# Is It Just Me or Is the TX Edition Speaking to You?



## big D. (Apr 10, 2010)

The Concept 13 TX Edition is speaking to me!

"Build a rod to match"

I don't even have one, but it would be a smexy build fosho!

I see a white blank, black seat, cork grips, black guides & keeper, mint green & cork colored thread. It keeps speaking to me!


----------



## boom! (Jul 10, 2004)

I bought one for a Christmas gift for my cuz. Seems light and a good reel but I hate the color.


----------



## johnsons1480 (Jun 24, 2016)

I want to get one to put on my wife's St. Croix Avid Pearl rod, I think that would be a great pair.


----------



## Gfarley22 (Apr 1, 2016)

I built a rod that somewhat matches. It just happened that my buddies wife wanted that mint/Tiffany blue color


Sent from my iPhone using Tapatalk


----------



## TXFishSlayer (Apr 28, 2014)

It's their only reel that I don't own. 

If I built a rod for it, if a black blank, i'd use a black reel seat and then bring in the colors in the thread work. If a white blank, i'd have to have Adam paint me a reel seat to match the reel and then use white thread with the matching blue as accent colors in the white to set it off.


----------



## pg542 (Oct 9, 2006)

TXFishSlayer said:


> It's their only reel that I don't own.
> 
> If I built a rod for it, if a black blank, i'd use a black reel seat and then bring in the colors in the thread work. If a white blank, i'd have to have Adam paint me a reel seat to match the reel and then use white thread with the matching blue as accent colors in the white to set it off.
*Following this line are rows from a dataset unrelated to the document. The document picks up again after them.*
What follows belongs to an exercise in optimizing a design on an open flow for small area, a short achievable clock period and few clock cycles per item; a production flow would make more cautious choices.
The RTL was checked by simulation tests, not by an equivalence proof against the original design.
Power and IR drop assume default switching activity.

### design/flow/config.mk
export PLATFORM = sky130hd
export DESIGN_NAME = hb_rx
export DESIGN_NICKNAME = hb_rx
export VERILOG_FILES = /design/flow/design.v
export SDC_FILE = /design/flow/constraint.sdc
export NUM_CORES = 4
export LEC_CHECK = 0
export CAP_MARGIN = 20
export CORE_MARGIN = 2
export CORE_UTILIZATION = 40
export CTS_BUF_LIST = sky130_fd_sc_hd__clkbuf_16
export CTS_CLUSTER_DIAMETER = 80
export CTS_CLUSTER_SIZE = 24
export SLEW_MARGIN = 20
### design/flow/constraint.sdc
create_clock -name core_clock -period 10.0 [get_ports {clk}]
set_input_delay 2.0000 -clock core_clock [delete_from_list [all_inputs] [get_ports {clk}]]
set_output_delay 2.0000 -clock core_clock [all_outputs]
set_load 0.01 [all_outputs]
### design/flow/design.v
module hb_rx (
    input  wire       clk,
    input  wire       rst,         
    input  wire       in_valid,
    output wire       in_ready,
    input  wire [7:0] in_data,
    output wire       ev_valid,
    input  wire       ev_ready,
    output wire [7:0] ev_data
);
    localparam integer PMAX = 242;
    localparam integer RL   = PMAX;         
    localparam [7:0]   RLM  = RL - 1;
    localparam [2:0] P_SEARCH = 3'd0,    
                     P_LINK   = 3'd1,
                     P_LEN    = 3'd2,
                     P_METH   = 3'd3,    
                     P_PATH   = 3'd4,
                     P_SKIP   = 3'd5;    
    localparam [1:0] M_GET = 2'd0, M_POST = 2'd1, M_OTHER = 2'd2;
    localparam [7:0] CH_CR = 8'h0D;
    reg  [7:0] xb;            
    reg        xv;
    reg  [7:0] sb;            
    reg        rdy;           
    wire       sv = !rdy;
    wire       proc;          
    reg  k_plus, k_i, k_p, k_d, k_comma, k_colon, k_dig, k_lf, k_sp;
    reg  k_g, k_e, k_t, k_o, k_s;
    assign in_ready = rdy;
    wire take = in_valid && !sv;
    wire [7:0] nb     = sv ? sb : in_data;
    wire       load_x = sv ? proc : (take && (!xv || proc));
    always @(posedge clk) begin
        if (rst) begin
            xv  <= 1'b0;
            rdy <= 1'b1;
        end else if (sv) begin
            if (proc)
                rdy <= 1'b1;
        end else if (take) begin
            if (!xv || proc)
                xv <= 1'b1;
            else
                rdy <= 1'b0;
        end else if (proc)
            xv <= 1'b0;
        if (take)
            sb <= in_data;
        if (load_x) begin
            xb      <= nb;
            k_plus  <= (nb == "+");
            k_i     <= (nb == "I");
            k_p     <= (nb == "P");
            k_d     <= (nb == "D");
            k_comma <= (nb == ",");
            k_colon <= (nb == ":");
            k_dig   <= (nb >= "0") && (nb <= "9");
            k_lf    <= (nb == 8'h0A);
            k_sp    <= (nb == " ");
            k_g     <= (nb == "G");
            k_e     <= (nb == "E");
            k_t     <= (nb == "T");
            k_o     <= (nb == "O");
            k_s     <= (nb == "S");
        end
    end
    reg [2:0]  pstate;
    reg [8:0]  rx_len;        
    reg [2:0]  mpos;          
    reg [9:0]  link;          
    reg [1:0]  link_n;
    reg [16:0] lenv;          
    reg [2:0]  len_n;
    reg [2:0]  mi;            
    reg        g_ok, p_ok;
    reg [1:0]  method;        
    reg        pend_v;        
    reg [7:0]  pend;
    reg [7:0]  plen;          
    reg [7:0]  plen1;         
    reg        pend_w;        
    reg [7:0]  wslot;         
    reg [7:0]  age;           
    reg [7:0]  tm;            
    reg [7:0]  ring [0:RL-1];
    wire [7:0] tm1    = (tm == RLM) ? 8'd0 : tm + 8'd1;         
    wire [7:0] wslot1 = (wslot == RLM) ? 8'd0 : wslot + 8'd1;   
    wire [7:0] age1   = (age == RLM) ? 8'd0 : age + 8'd1;       
    reg        f_files;       
    reg        f_card;        
    reg        f_qm;          
    reg [3:0]  mk;            
    reg        f_mf;          
    reg [1:0]  js;            
    reg       marker_hit, get_hit, post_hit;
    reg [7:0] files_c, card_c;
    always @(*) begin
        case (mpos)
            3'd0: marker_hit = k_plus;
            3'd1: marker_hit = k_i;
            3'd2: marker_hit = k_p;
            3'd3: marker_hit = k_d;
            default: marker_hit = k_comma;
        endcase
        case (mi)
            3'd0: get_hit = k_g;
            3'd1: get_hit = k_e;
            3'd2: get_hit = k_t;
            3'd3: get_hit = k_sp;
            default: get_hit = 1'b0;
        endcase
        case (mi)
            3'd0: post_hit = k_p;
            3'd1: post_hit = k_o;
            3'd2: post_hit = k_s;
            3'd3: post_hit = k_t;
            default: post_hit = k_sp;
        endcase
        case (plen)
            8'd0: files_c = "/";
            8'd1: files_c = "f";
            8'd2: files_c = "i";
            8'd3: files_c = "l";
            8'd4: files_c = "e";
            default: files_c = "s";
        endcase
        case (plen)
            8'd0: card_c = "/";
            8'd1: card_c = "c";
            8'd2: card_c = "a";
            8'd3: card_c = "r";
            8'd4: card_c = "d";
            8'd5: card_c = "d";
            8'd6: card_c = "a";
            8'd7: card_c = "t";
            default: card_c = "a";
        endcase
    end
    wire [3:0] dval = xb[3:0];
    wire       c_files = f_files && (plen < 8'd6) && (pend == files_c);
    wire       c_card  = f_card  && (plen < 8'd9) && (pend == card_c);
    wire       c_qm    = f_qm || (plen == 8'd1 && f_files && pend == "?");
    wire       mk_hit  = (mk == 4'd0  && pend == "a") || (mk == 4'd1  && pend == "c") ||
                         (mk == 4'd2  && pend == "t") || (mk == 4'd3  && pend == "i") ||
                         (mk == 4'd4  && pend == "o") || (mk == 4'd5  && pend == "n") ||
                         (mk == 4'd6  && pend == "=") || (mk == 4'd7  && pend == "m") ||
                         (mk == 4'd8  && pend == "f") || (mk == 4'd9  && pend == "k") ||
                         (mk == 4'd10 && pend == "e") || (mk == 4'd11 && pend == "y") ||
                         (mk == 4'd12 && pend == "3") || (mk >= 4'd13 && pend == "2");
    wire [3:0] c_mk    = f_mf ? mk : (mk_hit ? mk + 4'd1 : ((pend == "a") ? 4'd1 : 4'd0));
    wire       c_mf    = f_mf || (mk_hit && mk == 4'd13);
    wire [1:0] c_js    = (pend == ".") ? 2'd1 :
                         (js == 2'd1 && pend == "j") ? 2'd2 :
                         (js == 2'd2 && pend == "s") ? 2'd3 : 2'd0;
    wire [7:0] c_plen  = plen1;
    wire       fin_add   = (pstate == P_PATH) && pend_v && (pend != CH_CR);
    wire [7:0] fin_plen  = fin_add ? c_plen : plen;
    wire       r_fi = fin_add ? c_files : f_files;
    wire       r_ca = fin_add ? c_card  : f_card;
    wire       r_qm = fin_add ? c_qm    : f_qm;
    wire       r_mf = fin_add ? c_mf    : f_mf;
    wire [1:0] r_js = fin_add ? c_js    : js;
    wire [2:0] fin_route =
        (method == M_OTHER)                         ? 3'd0 :
        (r_fi && fin_plen == 8'd6)                  ? 3'd1 :    
        (r_js == 2'd3)                              ? 3'd2 :    
        r_mf                                        ? 3'd3 :    
        ((r_fi && fin_plen == 8'd1) || r_qm)        ? 3'd4 :    
        (r_ca && fin_plen == 8'd9)                  ? 3'd5 :    
                                                      3'd0;     
    wire [16:0] la = {lenv[13:0], 3'b000};
    wire [16:0] lb = {lenv[15:0], 1'b0};
    wire [16:0] lc = {13'd0, dval};
    wire [16:0] ls = la ^ lb ^ lc;
    wire [16:0] lk = {(la[15:0] & lb[15:0]) | (la[15:0] & lc[15:0]) | (lb[15:0] & lc[15:0]), 1'b0};
    wire [16:0] kg0 = ls & lk;
    wire [16:0] kp0 = ls ^ lk;
    wire [16:0] kg1 = kg0 | (kp0 & {kg0[15:0], 1'b0});
    wire [16:0] kp1 = kp0 & {kp0[15:0], 1'b0};
    wire [16:0] kg2 = kg1 | (kp1 & {kg1[14:0], 2'b0});
    wire [16:0] kp2 = kp1 & {kp1[14:0], 2'b0};
    wire [16:0] kg3 = kg2 | (kp2 & {kg2[12:0], 4'b0});
    wire [16:0] kp3 = kp2 & {kp2[12:0], 4'b0};
    wire [16:0] kg4 = kg3 | (kp3 & {kg3[8:0], 8'b0});
    wire [16:0] kp4 = kp3 & {kp3[8:0], 8'b0};
    wire [16:0] kg5 = kg4 | (kp4 & {kg4[0], 16'b0});
    wire [16:0] len_x10 = kp0 ^ {kg5[15:0], 1'b0};
    wire ovf = rx_len[8];      
    wire link_dig = k_dig && link_n != 2'd3;
    wire link_end = k_comma && link_n != 2'd0 && link[9:8] == 2'd0;
    wire len_dig  = k_dig && len_n != 3'd5;
    wire len_end  = k_colon && len_n != 3'd0;
    wire ev_mal = (pstate == P_LINK && !link_dig && !link_end) ||
                  (pstate == P_LEN  && !len_dig  && !len_end);
    wire ev_fin = k_lf && (pstate == P_METH || pstate == P_PATH || pstate == P_SKIP);
    wire ev_new = ovf || ev_mal || ev_fin;
    wire ev_drp = ovf || ev_mal;
    reg        ev_v;          
    reg        ev_vr;         
    reg [7:0]  ev_b;
    reg [7:0]  ev_o;          
    reg [7:0]  ecnt;          
    reg        e_drop;
    reg        e_reason;
    reg [2:0]  e_route;
    reg [7:0]  e_plen;
    reg [7:0]  e_lasti;       
    reg [7:0]  rq;            
    reg        qv;            
    reg [15:0] rlo;           
    reg [3:0]  rmid;          
    reg [1:0]  rhi;           
    reg  [7:0] rdist, rrem;
    wire hazard = ev_v && !e_drop && (rdist < rrem);
    wire we     = pend_v && !pend_w && (tm == wslot) && !hazard;
    wire hold_hdr = ev_v && !e_drop &&
                    ((pstate == P_LINK && ecnt == 8'd0) ||
                     ((pstate == P_LEN || pstate == P_METH) && ecnt <= 8'd5));
    wire stall = (ev_new && ev_v) || ((pstate == P_PATH) && pend_v && !pend_w && !we) || hold_hdr;
    assign proc = xv && !stall;
    wire launch = proc && ev_new;
    integer w;
    always @(posedge clk) begin
        tm <= rst ? 8'd0 : tm1;
        ring[0] <= we ? pend : ring[RL - 1];
        for (w = 1; w < RL; w = w + 1)
            ring[w] <= ring[w - 1];
    end
    wire new_pb = proc && !ovf && pstate == P_PATH && !k_lf && !k_sp;
    always @(posedge clk) begin
        if (we)
            pend_w <= 1'b1;
        if (new_pb) begin
            pend_w <= 1'b0;
            wslot  <= pend_v ? wslot1 : tm1;
        end
        age <= (new_pb && !pend_v) ? 8'd0 : age1;
    end
    always @(posedge clk) begin
        if (rst) begin
            pstate <= P_SEARCH;
            rx_len <= 9'd0;
            mpos   <= 3'd0;
        end else if (proc) begin
            if (ovf) begin
                rx_len <= 9'd1;
                pstate <= P_SEARCH;
                mpos   <= k_plus ? 3'd1 : 3'd0;
            end else begin
                rx_len <= rx_len + 9'd1;
                case (pstate)
                    P_SEARCH: begin
                        if (marker_hit) begin
                            if (mpos == 3'd4) begin
                                pstate <= P_LINK;
                                link_n <= 2'd0;
                                mpos   <= 3'd0;
                            end else
                                mpos <= mpos + 3'd1;
                        end else
                            mpos <= k_plus ? 3'd1 : 3'd0;
                    end
                    P_LINK: begin
                        if (link_dig) begin
                            link   <= (link_n == 2'd0) ? {6'd0, dval}
                                                       : link * 10'd10 + {6'd0, dval};
                            link_n <= link_n + 2'd1;
                        end else if (link_end) begin
                            pstate <= P_LEN;
                            len_n  <= 3'd0;
                        end else begin
                            rx_len <= 9'd0;
                            pstate <= P_SEARCH;
                        end
                    end
                    P_LEN: begin
                        if (len_dig) begin
                            lenv  <= (len_n == 3'd0) ? {13'd0, dval} : len_x10;
                            len_n <= len_n + 3'd1;
                        end else if (len_end) begin
                            pstate  <= P_METH;
                            mi      <= 3'd0;
                            g_ok    <= 1'b1;
                            p_ok    <= 1'b1;
                            method  <= M_OTHER;
                            pend_v  <= 1'b0;
                            plen    <= 8'd0;
                            plen1   <= 8'd1;
                            js      <= 2'd0;
                            f_files <= 1'b1;
                            f_card  <= 1'b1;
                            f_qm    <= 1'b0;
                            mk      <= 4'd0;
                            f_mf    <= 1'b0;
                        end else begin
                            rx_len <= 9'd0;
                            pstate <= P_SEARCH;
                        end
                    end
                    P_METH: begin
                        if (k_lf) begin
                            rx_len <= 9'd0;
                            pstate <= P_SEARCH;
                        end else begin
                            mi   <= mi + 3'd1;
                            g_ok <= g_ok && get_hit;
                            p_ok <= p_ok && post_hit;
                            if (g_ok && mi == 3'd3 && k_sp) begin
                                method <= M_GET;
                                pstate <= P_PATH;
                            end else if (p_ok && mi == 3'd4 && k_sp) begin
                                method <= M_POST;
                                pstate <= P_PATH;
                            end else if (!(g_ok && get_hit) && !(p_ok && post_hit))
                                pstate <= P_SKIP;
                        end
                    end
                    P_PATH: begin
                        if (k_lf) begin
                            rx_len <= 9'd0;
                            pstate <= P_SEARCH;
                        end else begin
                            if (pend_v) begin
                                plen    <= c_plen;
                                plen1   <= plen1 + 8'd1;
                                f_files <= c_files;
                                f_card  <= c_card;
                                f_qm    <= c_qm;
                                mk      <= c_mk;
                                f_mf    <= c_mf;
                                js      <= c_js;
                            end
                            if (k_sp) begin
                                pend_v <= 1'b0;
                                pstate <= P_SKIP;
                            end else begin
                                pend_v <= 1'b1;
                                pend   <= xb;
                            end
                        end
                    end
                    P_SKIP: begin
                        if (k_lf) begin
                            rx_len <= 9'd0;
                            pstate <= P_SEARCH;
                        end
                    end
                    default: pstate <= P_SEARCH;
                endcase
            end
        end
    end
    wire e_last = (ecnt == e_lasti);
    reg [7:0] e_byte;         
    always @(*) begin
        if (e_drop)
            e_byte = {7'd0, e_reason};
        else begin
            case (ecnt)
                8'd0: e_byte = link[7:0];
                8'd1: e_byte = lenv[7:0];
                8'd2: e_byte = lenv[15:8];
                8'd3: e_byte = {7'd0, lenv[16]};
                8'd4: e_byte = 8'd0;
                8'd5: e_byte = {6'd0, method};
                8'd6: e_byte = {5'd0, e_route};
                8'd7: e_byte = e_plen;
                8'd8: e_byte = 8'd0;
                default: e_byte = rq;
            endcase
        end
    end
    reg [7:0] rsel;
    integer j;
    always @(*) begin
        rsel = 8'd0;
        for (j = 0; j < 48; j = j + 1)
            rsel = rsel | (ring[j] & {8{rlo[j % 16] && rmid[j / 16]}});
    end
    wire [7:0] f0     = age;               
    wire [7:0] f01    = age1;
    wire [7:0] rdist1 = (rdist == RLM) ? 8'd0 : rdist + 8'd1;
    wire       e_free = !ev_vr || ev_ready;
    wire       e_path = !e_drop && (ecnt >= 8'd9);
    wire       e_load = e_free && !e_last && (!e_path || qv);
    wire       e_take = e_load && e_path;
    wire       fetch  = ev_v && !e_drop && (rrem != 8'd0) && (rhi == 2'd0) && !rmid[3] && (!qv || e_take);
    integer g;
    always @(posedge clk) begin
        if (rst) begin
            ev_v  <= 1'b0;
            ev_vr <= 1'b0;
        end else if (!ev_v) begin
            ev_v  <= launch;
            ev_vr <= launch;
        end else if (e_free) begin
            if (e_last) begin
                ev_v  <= 1'b0;
                ev_vr <= 1'b0;
            end else
                ev_vr <= !e_path || qv;
        end
    end
    always @(posedge clk) begin
        if (!ev_v) begin
            ev_b     <= ev_drp ? 8'h83 : 8'h82;
            ecnt     <= 8'd0;
            e_drop   <= ev_drp;
            e_reason <= ovf;
            e_route  <= fin_route;
            e_plen   <= fin_plen;
            e_lasti  <= 8'd255;
            qv       <= 1'b0;
            rrem     <= fin_plen;
            rdist    <= f01;
            for (g = 0; g < 16; g = g + 1)
                rlo[g] <= (f0[3:0] == g);
            for (g = 0; g < 4; g = g + 1)
                rmid[g] <= (f0[5:4] == g);
            rhi      <= f0[7:6];
        end else begin
            if (ecnt == 8'd0)
                e_lasti <= e_drop ? 8'd1 : e_plen + 8'd9;
            if (e_load) begin
                ecnt <= ecnt + 8'd1;
                ev_b <= e_byte;
            end
            if (fetch) begin
                rq   <= rsel;
                qv   <= 1'b1;
                rrem <= rrem - 8'd1;
            end else begin
                if (e_take)
                    qv <= 1'b0;
                rdist <= rdist1;
                if (rdist == 8'd0) begin
                    rlo  <= 16'd1;
                    rmid <= 4'd1;
                    rhi  <= 2'd0;
                end else begin
                    rlo <= {rlo[14:0], rlo[15]};
                    if (rlo[15]) begin
                        rmid <= {rmid[2:0], rmid[3]};
                        if (rmid[3])
                            rhi <= rhi + 2'd1;
                    end
                end
            end
        end
    end
    always @(posedge clk) begin
        if (!ev_v)
            ev_o <= ev_drp ? 8'h83 : 8'h82;
        else if (e_free && e_last)
            ev_o <= 8'h00;
        else if (e_load)
            ev_o <= e_byte;
        else
            ev_o <= ev_b;
    end
    assign ev_valid = ev_vr;
    assign ev_data  = ev_o;
endmodule
### design/flow/flow/run.sh
#!/bin/bash
set -euo pipefail
cd "$(dirname "$0")/.."
bash standard.sh finish SETUP_SLACK_MARGIN=6.8 TNS_END_PERCENT=100 \
    "BUFFER_PORTS_ARGS=-buffer_cell sky130_fd_sc_hd__buf_4" > flow_make.log 2>&1
### design/flow/standard.sh
#!/bin/bash
# synth_recipe.tcl (not shown) runs the flow's synth.tcl, then flattens the netlist and writes it again
# the make line also repeats each setting of config.mk as NAME=value (left out here)
make -C /OpenROAD-flow-scripts/flow DESIGN_CONFIG=/design/flow/config.mk WORK_HOME=/design/flow/orfs CLKGATE_MAP_FILE= SYNTH_SCRIPT=/design/flow/synth_recipe.tcl "${@:-finish}"
==> impl_metrics.ini, run 1 <==
[outcome]
outcome = timing/DRC/antenna clean

[floorplan]
core-area_um2 = 137000
rows = 136
die_y_um = 376
dieArea_um2 = 141000
ios = 22
die_w_um = 376
initial_utilization_pct = 40.2

[sta]
slew-limit-headroom_pct = 36.6
setup_tns_ns = 0
fin_crit_ns = 3.25
setup_ws_ns = 6.75
hold_violations = 0
rsz0062_at_grt = yes
drv_slew = 0
fin_skew_ns = 0.0467
min_period_over_period_pct = 32.5
finalSetupViolCount = 0
tightest_slew_ns = 0.943
max_clock_freq_mhz = 308

[clock_tree]
clock_latency_ns = 0.74
cts_sinks = 2182
cts_tree = yes
cts_buffers = 102
path_clk_slew_ns = 0.09
clk_path_buf_depth = 3
cts_hold_buf = 0
cts-root-buf = clkbuf_16
htree_levels = 3

[setup_path]
cp-end-kind = output pin
worstSetupPathType = reg -> out
required_ns = 8.00
path_cells = buf_6
startpoint_type = flip-flop
cp.arrival_ns = 1.25
cp_num_buf_inv = 1
path_max_fanout = 1
r2r_slack_ns = 6.85
cp_top_family = flip-flops
crit_slowest_cell = dfxtp_4
critPathMaxStageDelay_ns = 0.39

[layout]
final_cells = 5539
final_util_pct = 44.3
areaGrowthSynthToFinish_pct = 10.1
layout_commonest_cell = dfxtp_1
drive_gt1_share_pct = 7.61
num-fill-cells = 12200
nNetsFinal = 3827
mostFrequentLayoutCells = dfxtp_1, edfxtp_1, nor2_1

[hold_path]
min-delay-path-class = reg -> reg

[power_and_ir_drop]
ir_drop_mv = 0.266
p_per_area_nw_per_um2 = 228
p_leak_nw = 23.4
total_power_mw = 13.9

[synth]
post_synth.cell_area_avg_um2 = 15.2
synth_top_area_share_pct = 72.8
synthCells = 3646
ys_async_sr_fraction_pct = 0
ys_top_cells_by_area = dfxtp_1, edfxtp_1, ha_1, a22oi_1, a22o_1
yosys.cell_types.count = 93
ys_ff_latch = 2182
yosys_warnings = 2
synth_edf_count = 171
yosysTopAreaCell = dfxtp_1
seq_area_frac_synth_pct = 82.1
post_synth_instance_area_um2 = 55300
synthFlopType = dfxtp_1
synth_nets = 3752

[global_routing]
grt_pass1_wl_um = 141000
first_global_vias = 25500
grt_max_degree = 50
grt_overflow_total = 0
antenna_found_initial = 2
grt_use_total_pct = 12.4

[placed_design]
routabilityCongestion = 0.804
portBuffers = 21
dp_cells = 5384
preCtsSetupSlack_ns = 5.96
dp_hpwl_um = 52500

[drt]
wire_per_inst_um = 16.0
drc = 0
wl_um = 88700
drt_iter0_markers = 2079
dr_total_vias = 26000
drt_first_pass_iters = 8
drtAntennaViolNets = 0
viasPerCell = 4.68

[run]
drv_cap = 0
## flip-flops by register name, summed over array words and instances, names as in the netlist, 9 cells and up, named ones only
name and cells:
rx_len 9, rlo 16, ring 1936, link 10, lenv 17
Either one, they both sound good. I do like various blues on a white blank. I have a MHX blank (white) that I've been waiting for a special build.....Hmmm, Concept 13 Tx edition eh?


----------



## TXFishSlayer (Apr 28, 2014)

pg542 said:


> Either one, they both sound good. I do like various blues on a white blank. I have a MHX blank (white) that I've been waiting for a special build.....Hmmm, Concept 13 Tx edition eh?


If you have the reel, build it! I'm still on the fence about buying another reel, lol! If you post up some pictures, you might force my hand and then i'll have to breakdown and build a rod for one too!


----------



## johnsons1480 (Jun 24, 2016)

johnsons1480 said:


> I want to get one to put on my wife's St. Croix Avid Pearl rod, I think that would be a great pair.


Sorry for my non-contribution, didn't realize this was in the rod building forum. Also, sorry for this non-contribution apologizing for my first non-contribution.


----------



## pg542 (Oct 9, 2006)

TXFishSlayer said:


> If you have the reel, build it! I'm still on the fence about buying another reel, lol! If you post up some pictures, you might force my hand and then i'll have to breakdown and build a rod for one too!


I don't have the reel, but a nice white blank trimmed out in blue just might make it worth looking into. lol


----------



## pg542 (Oct 9, 2006)

johnsons1480 said:


> Sorry for my non-contribution, didn't realize this was in the rod building forum. Also, sorry for this non-contribution apologizing for my first non-contribution.


 no worries man, not all of us are graphite snobs. Ha! Ready made St. Croix is good stuff built by fine mid western Americans, been to the factory and built my own blank with the Custom Rod Builders Guild open house there. Really I did. Their rod building blanks are pretty good too.


----------



## JuiceGoose (Oct 4, 2006)

I happen to see one in the flesh at FTU yesterday. I've had a lot of people chat with me about painting a reel seat to match or compliment. In pictures the green looked more subtle and true seafoam. In person the green is a shade shy of ugly. It has a wintergreen look or something. Just something about the color.
I could see a matte black and wintergreen splatter seat looking killer with it though. matching guides too.


----------



## jreynolds (Jul 19, 2010)

JuiceGoose said:


> I happen to see one in the flesh at FTU yesterday. I've had a lot of people chat with me about painting a reel seat to match or compliment. In pictures the green looked more subtle and true seafoam. In person the green is a shade shy of ugly. It has a wintergreen look or something. Just something about the color.
> I could see a matte black and wintergreen splatter seat looking killer with it though. matching guides too.


I just can't get with the color either Adam. Not sure what it is, but that's ok...to each their own.


----------



## natureboy3002 (Jan 2, 2011)

Where can I find a good seafoam green blank at or is there such a blank.


----------



## darthwader2000 (Jan 4, 2015)

Sent from my iPhone using Tapatalk


----------



## geauxdeck (Mar 10, 2014)

It's not just you! My fiance has never used a baitcaster before but that hasn't stopped me from wanting to build a rod to match!


----------



## Whitebassfisher (May 4, 2007)

*big D.* To answer your question, I think from reading some of your posts you are bitten by the "collect nice reels on nice rods" bug. From the way you and your family are are enjoying the outings together, that is _not_ a bad thing!


----------